Let $\bar{\mathbf{Q}}$ be an algebraic closure of the rationals, and $\alpha$ denote an algebraic number in $\bar{\mathbf{Q}}$. We define the height of $\alpha$, denoted by $H(\alpha)$, to be $$H(\alpha) = \left( \prod_v \max(1,\Vert \alpha\Vert_v) \right)^{1/[K:\mathbf{Q}]}.$$ Here $K$ is a number field containing $\alpha$ and the product runs over the set of normalized valuations $v$ of $K$. For a non-empty finite subset $B\subset \bar{\mathbf{Q}}$, we define $$H(B) := \max \{H(\alpha) \ | \ \alpha\in B\}.$$

Now, let $K$ be a number field and let $\alpha$ be an algebraic number contained in $K$. Let $B$ be the set of conjugates of $\alpha$.

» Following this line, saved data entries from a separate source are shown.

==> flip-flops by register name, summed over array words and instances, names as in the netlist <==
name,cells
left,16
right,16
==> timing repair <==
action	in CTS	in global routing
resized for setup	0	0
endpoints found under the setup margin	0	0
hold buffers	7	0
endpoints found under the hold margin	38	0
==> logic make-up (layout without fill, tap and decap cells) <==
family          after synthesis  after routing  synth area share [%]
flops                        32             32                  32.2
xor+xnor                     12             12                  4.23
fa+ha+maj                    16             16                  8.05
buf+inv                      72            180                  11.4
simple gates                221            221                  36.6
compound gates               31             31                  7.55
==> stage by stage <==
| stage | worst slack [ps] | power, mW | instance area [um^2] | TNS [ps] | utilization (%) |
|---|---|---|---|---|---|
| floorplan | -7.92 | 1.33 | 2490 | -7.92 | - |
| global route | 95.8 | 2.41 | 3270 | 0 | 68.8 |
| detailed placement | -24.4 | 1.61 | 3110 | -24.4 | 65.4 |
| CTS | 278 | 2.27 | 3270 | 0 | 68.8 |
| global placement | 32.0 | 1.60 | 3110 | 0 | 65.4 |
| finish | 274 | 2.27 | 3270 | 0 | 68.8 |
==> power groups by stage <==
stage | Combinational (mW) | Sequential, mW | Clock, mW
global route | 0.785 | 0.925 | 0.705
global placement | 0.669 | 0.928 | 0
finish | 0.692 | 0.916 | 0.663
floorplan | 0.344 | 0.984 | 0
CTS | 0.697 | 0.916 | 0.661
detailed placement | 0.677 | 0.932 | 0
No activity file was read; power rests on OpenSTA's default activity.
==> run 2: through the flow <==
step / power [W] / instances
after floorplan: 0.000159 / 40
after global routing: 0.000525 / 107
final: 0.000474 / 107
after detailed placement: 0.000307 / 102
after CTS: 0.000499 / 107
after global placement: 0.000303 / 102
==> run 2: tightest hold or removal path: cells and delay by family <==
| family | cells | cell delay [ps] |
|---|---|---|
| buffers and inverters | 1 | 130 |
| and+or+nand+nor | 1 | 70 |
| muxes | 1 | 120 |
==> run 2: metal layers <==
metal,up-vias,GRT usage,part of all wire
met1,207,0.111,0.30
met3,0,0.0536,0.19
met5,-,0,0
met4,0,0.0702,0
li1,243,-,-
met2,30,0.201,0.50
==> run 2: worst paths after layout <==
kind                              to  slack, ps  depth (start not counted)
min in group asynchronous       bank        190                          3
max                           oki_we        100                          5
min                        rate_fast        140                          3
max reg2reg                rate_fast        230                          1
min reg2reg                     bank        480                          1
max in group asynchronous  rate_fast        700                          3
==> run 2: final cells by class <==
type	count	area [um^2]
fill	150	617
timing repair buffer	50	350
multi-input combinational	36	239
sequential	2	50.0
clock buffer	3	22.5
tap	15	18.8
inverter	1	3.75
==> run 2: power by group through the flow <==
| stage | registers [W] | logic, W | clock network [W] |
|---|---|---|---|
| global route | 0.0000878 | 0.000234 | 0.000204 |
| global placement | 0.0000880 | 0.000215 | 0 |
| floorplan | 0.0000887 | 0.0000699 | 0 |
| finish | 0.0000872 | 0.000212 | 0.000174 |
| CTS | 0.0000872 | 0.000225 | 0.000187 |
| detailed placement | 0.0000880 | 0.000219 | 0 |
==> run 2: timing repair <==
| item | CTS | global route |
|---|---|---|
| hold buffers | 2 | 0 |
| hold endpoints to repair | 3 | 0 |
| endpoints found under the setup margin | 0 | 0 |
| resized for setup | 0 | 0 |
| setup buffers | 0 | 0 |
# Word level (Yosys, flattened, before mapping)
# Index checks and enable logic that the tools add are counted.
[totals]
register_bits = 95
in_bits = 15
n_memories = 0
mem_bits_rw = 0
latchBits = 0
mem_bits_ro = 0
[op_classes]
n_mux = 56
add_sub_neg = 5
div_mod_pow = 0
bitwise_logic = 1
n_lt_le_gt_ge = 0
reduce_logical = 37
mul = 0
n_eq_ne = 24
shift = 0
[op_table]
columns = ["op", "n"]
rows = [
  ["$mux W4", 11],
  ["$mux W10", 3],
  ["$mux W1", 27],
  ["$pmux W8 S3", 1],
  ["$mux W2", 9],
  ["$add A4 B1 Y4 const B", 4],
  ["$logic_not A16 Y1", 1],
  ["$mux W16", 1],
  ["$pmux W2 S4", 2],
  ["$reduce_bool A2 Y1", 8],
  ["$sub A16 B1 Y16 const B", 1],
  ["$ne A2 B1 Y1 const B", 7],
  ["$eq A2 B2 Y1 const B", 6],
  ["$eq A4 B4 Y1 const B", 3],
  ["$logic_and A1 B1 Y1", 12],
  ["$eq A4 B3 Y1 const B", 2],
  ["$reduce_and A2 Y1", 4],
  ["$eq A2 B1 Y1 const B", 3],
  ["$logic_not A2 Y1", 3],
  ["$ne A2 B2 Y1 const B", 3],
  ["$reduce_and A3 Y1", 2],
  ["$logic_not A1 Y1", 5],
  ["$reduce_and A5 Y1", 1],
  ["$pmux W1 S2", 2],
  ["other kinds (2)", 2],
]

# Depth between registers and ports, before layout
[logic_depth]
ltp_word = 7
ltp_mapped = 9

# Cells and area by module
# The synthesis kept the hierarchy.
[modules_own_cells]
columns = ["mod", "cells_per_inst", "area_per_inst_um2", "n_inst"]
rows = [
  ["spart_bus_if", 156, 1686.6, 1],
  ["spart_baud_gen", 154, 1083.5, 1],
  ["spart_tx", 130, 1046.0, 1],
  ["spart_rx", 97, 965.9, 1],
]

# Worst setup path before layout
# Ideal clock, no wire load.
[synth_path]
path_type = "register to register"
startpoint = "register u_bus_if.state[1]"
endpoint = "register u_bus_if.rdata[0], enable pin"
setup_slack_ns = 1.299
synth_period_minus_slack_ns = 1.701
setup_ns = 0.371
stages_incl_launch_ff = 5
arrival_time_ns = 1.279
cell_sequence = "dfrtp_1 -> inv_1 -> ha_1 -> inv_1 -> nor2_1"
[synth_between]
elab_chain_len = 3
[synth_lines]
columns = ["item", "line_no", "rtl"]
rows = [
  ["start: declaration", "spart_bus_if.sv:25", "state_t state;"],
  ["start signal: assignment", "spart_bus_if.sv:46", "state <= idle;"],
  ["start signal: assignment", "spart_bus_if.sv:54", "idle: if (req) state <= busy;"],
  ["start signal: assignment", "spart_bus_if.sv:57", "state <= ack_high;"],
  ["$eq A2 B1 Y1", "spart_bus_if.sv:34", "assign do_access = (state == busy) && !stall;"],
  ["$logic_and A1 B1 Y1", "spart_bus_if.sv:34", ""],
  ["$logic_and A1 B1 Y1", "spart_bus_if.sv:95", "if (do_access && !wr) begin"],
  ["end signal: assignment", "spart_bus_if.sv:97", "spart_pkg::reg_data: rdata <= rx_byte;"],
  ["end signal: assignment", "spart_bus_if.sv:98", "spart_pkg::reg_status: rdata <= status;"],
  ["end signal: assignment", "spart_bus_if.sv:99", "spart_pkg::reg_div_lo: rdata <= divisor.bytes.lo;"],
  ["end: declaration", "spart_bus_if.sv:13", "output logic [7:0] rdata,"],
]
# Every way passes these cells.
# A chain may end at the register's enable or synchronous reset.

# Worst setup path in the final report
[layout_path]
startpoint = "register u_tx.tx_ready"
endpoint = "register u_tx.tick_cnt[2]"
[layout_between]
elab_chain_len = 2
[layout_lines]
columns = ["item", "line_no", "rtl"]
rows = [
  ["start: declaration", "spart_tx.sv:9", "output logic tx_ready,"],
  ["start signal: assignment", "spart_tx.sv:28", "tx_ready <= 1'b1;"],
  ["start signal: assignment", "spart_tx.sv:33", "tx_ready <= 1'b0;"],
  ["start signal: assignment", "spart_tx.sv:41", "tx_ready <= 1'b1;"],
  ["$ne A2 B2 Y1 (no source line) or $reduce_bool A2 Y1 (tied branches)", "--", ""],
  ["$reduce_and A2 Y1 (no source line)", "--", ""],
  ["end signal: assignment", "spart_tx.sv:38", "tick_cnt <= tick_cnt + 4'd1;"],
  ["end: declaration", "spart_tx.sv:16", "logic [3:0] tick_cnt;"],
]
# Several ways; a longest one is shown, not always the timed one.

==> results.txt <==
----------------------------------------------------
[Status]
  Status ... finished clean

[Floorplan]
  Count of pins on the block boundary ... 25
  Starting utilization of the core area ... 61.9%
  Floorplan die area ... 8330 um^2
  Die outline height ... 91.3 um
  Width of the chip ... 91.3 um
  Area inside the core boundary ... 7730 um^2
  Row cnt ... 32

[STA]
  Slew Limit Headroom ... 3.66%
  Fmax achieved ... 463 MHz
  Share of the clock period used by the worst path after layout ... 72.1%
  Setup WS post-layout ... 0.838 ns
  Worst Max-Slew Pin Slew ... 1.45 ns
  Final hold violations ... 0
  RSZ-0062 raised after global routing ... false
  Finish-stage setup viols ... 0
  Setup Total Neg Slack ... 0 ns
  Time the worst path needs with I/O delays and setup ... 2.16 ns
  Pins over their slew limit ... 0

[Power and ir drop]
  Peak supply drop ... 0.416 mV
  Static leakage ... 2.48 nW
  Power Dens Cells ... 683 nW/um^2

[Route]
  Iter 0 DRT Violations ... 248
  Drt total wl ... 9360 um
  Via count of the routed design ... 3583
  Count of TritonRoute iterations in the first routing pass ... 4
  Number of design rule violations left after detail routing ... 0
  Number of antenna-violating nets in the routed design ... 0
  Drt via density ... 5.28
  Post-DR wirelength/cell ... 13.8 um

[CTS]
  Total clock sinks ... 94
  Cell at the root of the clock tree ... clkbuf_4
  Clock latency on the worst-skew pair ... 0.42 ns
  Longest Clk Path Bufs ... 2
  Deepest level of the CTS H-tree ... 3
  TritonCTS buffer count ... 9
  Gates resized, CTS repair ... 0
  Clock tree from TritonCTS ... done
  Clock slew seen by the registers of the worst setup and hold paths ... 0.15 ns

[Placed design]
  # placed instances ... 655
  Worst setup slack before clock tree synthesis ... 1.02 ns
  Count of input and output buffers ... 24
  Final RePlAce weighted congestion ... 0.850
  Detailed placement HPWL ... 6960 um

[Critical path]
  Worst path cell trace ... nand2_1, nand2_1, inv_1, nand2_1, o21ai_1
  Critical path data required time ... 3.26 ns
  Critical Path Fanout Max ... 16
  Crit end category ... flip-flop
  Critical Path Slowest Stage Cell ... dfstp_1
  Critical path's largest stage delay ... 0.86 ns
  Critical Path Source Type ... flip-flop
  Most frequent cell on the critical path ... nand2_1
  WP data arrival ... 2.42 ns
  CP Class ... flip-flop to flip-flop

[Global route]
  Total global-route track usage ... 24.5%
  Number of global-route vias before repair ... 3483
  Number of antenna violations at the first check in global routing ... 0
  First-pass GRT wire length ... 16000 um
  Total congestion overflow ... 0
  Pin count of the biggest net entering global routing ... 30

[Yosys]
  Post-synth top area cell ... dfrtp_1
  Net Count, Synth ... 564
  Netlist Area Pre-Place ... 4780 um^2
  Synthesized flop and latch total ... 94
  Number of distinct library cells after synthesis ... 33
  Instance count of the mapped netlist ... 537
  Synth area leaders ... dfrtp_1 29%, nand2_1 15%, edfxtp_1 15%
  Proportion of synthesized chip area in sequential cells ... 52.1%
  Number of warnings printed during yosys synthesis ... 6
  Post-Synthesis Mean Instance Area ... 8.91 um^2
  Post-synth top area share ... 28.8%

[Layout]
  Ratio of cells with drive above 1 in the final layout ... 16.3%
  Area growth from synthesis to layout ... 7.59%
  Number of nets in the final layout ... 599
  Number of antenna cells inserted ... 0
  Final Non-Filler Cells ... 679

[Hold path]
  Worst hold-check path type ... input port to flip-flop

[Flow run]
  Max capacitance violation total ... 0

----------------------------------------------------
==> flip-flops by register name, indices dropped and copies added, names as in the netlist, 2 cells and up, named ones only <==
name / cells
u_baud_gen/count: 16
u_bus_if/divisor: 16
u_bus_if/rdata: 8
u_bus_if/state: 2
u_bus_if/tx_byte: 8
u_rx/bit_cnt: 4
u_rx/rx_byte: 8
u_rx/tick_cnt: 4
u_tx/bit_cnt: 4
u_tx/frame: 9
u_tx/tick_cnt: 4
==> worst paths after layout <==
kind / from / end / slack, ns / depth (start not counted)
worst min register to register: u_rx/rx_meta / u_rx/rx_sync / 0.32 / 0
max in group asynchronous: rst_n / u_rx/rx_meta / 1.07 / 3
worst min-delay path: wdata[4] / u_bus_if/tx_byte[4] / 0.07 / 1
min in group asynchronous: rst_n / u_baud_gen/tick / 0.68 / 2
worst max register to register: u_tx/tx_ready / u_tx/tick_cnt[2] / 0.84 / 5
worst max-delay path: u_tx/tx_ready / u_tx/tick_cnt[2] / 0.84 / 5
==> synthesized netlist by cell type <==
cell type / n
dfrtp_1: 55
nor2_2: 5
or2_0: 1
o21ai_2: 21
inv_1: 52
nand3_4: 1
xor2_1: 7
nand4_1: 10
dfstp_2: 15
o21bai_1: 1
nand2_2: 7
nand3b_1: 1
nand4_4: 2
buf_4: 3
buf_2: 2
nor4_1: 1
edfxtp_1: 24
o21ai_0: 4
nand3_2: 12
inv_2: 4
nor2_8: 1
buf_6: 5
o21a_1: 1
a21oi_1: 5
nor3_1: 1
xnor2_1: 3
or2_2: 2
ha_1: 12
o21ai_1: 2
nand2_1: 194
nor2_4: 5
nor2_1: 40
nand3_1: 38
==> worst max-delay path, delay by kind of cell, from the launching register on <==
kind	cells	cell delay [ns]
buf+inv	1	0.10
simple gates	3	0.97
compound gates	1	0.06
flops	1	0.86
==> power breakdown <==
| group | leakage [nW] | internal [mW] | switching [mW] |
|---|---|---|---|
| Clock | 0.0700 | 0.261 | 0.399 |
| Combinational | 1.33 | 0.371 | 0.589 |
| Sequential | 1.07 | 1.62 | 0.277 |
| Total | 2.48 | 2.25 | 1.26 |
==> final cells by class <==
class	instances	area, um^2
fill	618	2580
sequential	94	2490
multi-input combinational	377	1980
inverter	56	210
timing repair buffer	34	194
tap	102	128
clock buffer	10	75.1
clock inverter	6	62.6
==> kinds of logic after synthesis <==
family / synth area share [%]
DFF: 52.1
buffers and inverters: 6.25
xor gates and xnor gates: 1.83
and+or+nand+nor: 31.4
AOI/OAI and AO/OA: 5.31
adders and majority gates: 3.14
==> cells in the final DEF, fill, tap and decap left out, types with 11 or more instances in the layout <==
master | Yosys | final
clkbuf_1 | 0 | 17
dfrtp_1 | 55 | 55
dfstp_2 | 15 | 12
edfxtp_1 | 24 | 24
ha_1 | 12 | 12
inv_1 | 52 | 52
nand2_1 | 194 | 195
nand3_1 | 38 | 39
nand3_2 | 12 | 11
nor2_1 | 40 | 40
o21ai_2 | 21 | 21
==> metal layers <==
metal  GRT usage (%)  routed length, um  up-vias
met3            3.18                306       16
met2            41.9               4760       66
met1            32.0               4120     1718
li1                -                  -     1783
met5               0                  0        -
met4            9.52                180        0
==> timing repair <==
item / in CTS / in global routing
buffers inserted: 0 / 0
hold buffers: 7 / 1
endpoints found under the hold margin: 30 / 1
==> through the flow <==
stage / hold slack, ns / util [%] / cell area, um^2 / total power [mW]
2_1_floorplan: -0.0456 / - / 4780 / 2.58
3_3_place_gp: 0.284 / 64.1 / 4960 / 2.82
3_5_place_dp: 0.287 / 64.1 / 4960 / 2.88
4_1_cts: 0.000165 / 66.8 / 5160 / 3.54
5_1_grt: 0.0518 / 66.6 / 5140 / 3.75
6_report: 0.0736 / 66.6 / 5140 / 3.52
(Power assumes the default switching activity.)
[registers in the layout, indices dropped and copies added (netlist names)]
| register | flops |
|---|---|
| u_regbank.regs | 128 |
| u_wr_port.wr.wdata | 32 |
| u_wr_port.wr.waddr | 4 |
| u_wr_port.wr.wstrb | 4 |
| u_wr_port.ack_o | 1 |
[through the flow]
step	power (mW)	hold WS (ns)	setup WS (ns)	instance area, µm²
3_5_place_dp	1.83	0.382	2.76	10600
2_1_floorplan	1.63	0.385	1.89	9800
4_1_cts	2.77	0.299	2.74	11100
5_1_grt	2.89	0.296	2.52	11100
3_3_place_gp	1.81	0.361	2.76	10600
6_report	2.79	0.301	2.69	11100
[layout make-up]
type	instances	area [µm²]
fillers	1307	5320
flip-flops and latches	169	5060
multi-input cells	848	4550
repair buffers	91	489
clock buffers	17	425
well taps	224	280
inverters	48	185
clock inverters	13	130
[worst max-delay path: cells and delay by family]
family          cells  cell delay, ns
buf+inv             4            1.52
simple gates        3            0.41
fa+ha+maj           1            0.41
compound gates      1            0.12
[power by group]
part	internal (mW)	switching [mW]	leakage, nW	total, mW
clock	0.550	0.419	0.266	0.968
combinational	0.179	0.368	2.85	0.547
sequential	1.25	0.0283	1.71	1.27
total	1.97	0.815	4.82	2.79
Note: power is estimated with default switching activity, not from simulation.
$ cat src/hdl/piano_display.sv
`timescale 1ns/1ps

module piano_display (
    input  logic       clk_vga,
    input  logic       iReset_n,
    input  logic [7:0] freq_type,
    input  logic [6:0] progress,
    input  logic [3:0] song_sel,
    output logic       hsync,
    output logic       vsync,
    output logic [3:0] red,
    output logic [3:0] green,
    output logic [3:0] blue
);
    import display_pkg::*;

    scan_pos_t   pos;
    key_sel_t    key_sel;
    logic [4:0]  rom_addr;
    logic [63:0] rom_bits;
    rgb_t        colour;

    vga_timing u_timing (
        .clk_vga  (clk_vga),
        .iReset_n (iReset_n),
        .pos      (pos)
    );

    note_decoder u_decoder (
        .clk_vga   (clk_vga),
        .iReset_n  (iReset_n),
        .freq_type (freq_type),
        .key_sel   (key_sel)
    );

    title_rom u_title_rom (
        .clk_vga (clk_vga),
        .addr    (rom_addr),
        .bits    (rom_bits)
    );

    scene_renderer u_renderer (
        .clk_vga  (clk_vga),
        .iReset_n (iReset_n),
        .pos      (pos),
        .key_sel  (key_sel),
        .progress (progress),
        .song_sel (song_sel),
        .rom_addr (rom_addr),
        .rom_bits (rom_bits),
        .colour   (colour)
    );

    pixel_output u_output (
        .clk_vga  (clk_vga),
        .iReset_n (iReset_n),
        .pos      (pos),
        .colour   (colour),
        .hsync    (hsync),
        .vsync    (vsync),
        .red      (red),
        .green    (green),
        .blue     (blue)
    );

endmodule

**Question.** Can we bound $H(B)$ from above in terms of data depending only on $\alpha$ and $K$?

**Example.** The number of elements of $B$ is less or equal to $[K:\mathbf{Q}]$.

I'm looking for a bound of the form $H(B)\leq H(\alpha)^{[K:\mathbf{Q}]}$ if possible.